S&P 500 futures inflation readings from the consumer-price index “than at any other point post-Covid, with the payrolls report now the bigger source of volatility,” according to their research. With inflation having eased considerably from its 2022 peak, investors are now watching the labor market closely for signs of softening.
The BofA chart below shows the reaction of the eMini S&P 500 Future Continuous Contract since August 2019 in the five minutes before the release of nonfarm-payrolls and the consumer-price-index data, through the 30 minutes after those reports came out, based on six-month averages.
(BOFA GLOBAL RESEARCH NOTE DATED SEPT. 2, 2024)
Exchange-traded funds focused on energy stocks were posting big declines as the U.S. stock market fell Tuesday.
The Energy Select Sector SPDR Fund was down 2.4%, while the Vanguard Energy ETF dropped 2.7% and the SPDR S&P Oil & Gas Exploration & Production ETF slumped 3.5%, according to FactSet data, at last check.
The U.S. stock market was broadly falling Tuesday, with the S&P 500 index down 1.4%, according to FactSet data show, at last check.
U.S. stocks traded lower Tuesday morning following the ISM manufacturing sector report for August, which pointed towards a slowdown.
Once again, bad news means bad news for the market, Jeffrey Roach, chief economist for LPL Financial, said and reminded investors to protect themselves for bumps in the road.
“Although the manufacturing sector holds a smaller portion of the macro economy now than in previous cycles, investors should still position themselves for a broader slowdown throughout the balance of this year,” Roach wrote in an emailed statement.
Although some sectors may be facing a slowdown, Roach also noted that some sectors may still see increased spending, including real estate.
“In a separate report, residential construction spending declined in July for the first time since March.
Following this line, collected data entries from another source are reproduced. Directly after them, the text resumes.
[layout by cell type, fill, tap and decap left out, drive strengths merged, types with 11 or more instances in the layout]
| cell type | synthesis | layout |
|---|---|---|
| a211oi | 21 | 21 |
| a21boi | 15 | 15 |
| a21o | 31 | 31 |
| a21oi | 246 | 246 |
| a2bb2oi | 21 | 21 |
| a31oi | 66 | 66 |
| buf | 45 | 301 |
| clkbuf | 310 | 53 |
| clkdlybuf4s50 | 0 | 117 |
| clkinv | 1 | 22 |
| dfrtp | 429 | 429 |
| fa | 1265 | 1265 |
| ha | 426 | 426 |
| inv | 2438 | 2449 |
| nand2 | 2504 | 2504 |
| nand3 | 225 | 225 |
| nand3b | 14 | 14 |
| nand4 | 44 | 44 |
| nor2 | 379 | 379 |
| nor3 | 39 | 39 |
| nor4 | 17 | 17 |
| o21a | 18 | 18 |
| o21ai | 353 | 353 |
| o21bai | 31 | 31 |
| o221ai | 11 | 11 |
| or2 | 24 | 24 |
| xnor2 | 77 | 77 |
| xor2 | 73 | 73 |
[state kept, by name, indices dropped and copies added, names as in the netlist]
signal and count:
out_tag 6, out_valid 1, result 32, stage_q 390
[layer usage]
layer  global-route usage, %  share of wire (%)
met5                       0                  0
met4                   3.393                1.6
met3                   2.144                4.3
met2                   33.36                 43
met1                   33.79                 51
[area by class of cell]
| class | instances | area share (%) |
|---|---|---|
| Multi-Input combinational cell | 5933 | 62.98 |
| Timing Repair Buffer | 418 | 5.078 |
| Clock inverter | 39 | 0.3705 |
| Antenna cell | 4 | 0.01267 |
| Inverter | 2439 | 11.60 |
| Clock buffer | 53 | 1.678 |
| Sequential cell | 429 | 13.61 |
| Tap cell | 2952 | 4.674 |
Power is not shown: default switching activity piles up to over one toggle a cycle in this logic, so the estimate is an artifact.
As mortgage rates will likely decline as the Fed embarks on a rate-cutting campaign, we should see renewed activity in construction spending,” he wrote.
The probability of a 50-basis-point, or half-point, rate cut by the Federal Reserve in September crept up to 39% Tuesday as fed-funds futures traders digested an Institute for Supply Management reading that pointed to a further contraction in manufacturing activity last month. The probability of a quarter-point reduction stood at 61%.
That’s up from 30% on Friday, according to the CME FedWatch Tool. Fed-funds futures traders continue to price in 100 basis points of cuts by year-end. With the Fed set to meet three times between now and the end of the year, that implies one cut would be a supersized half-point move.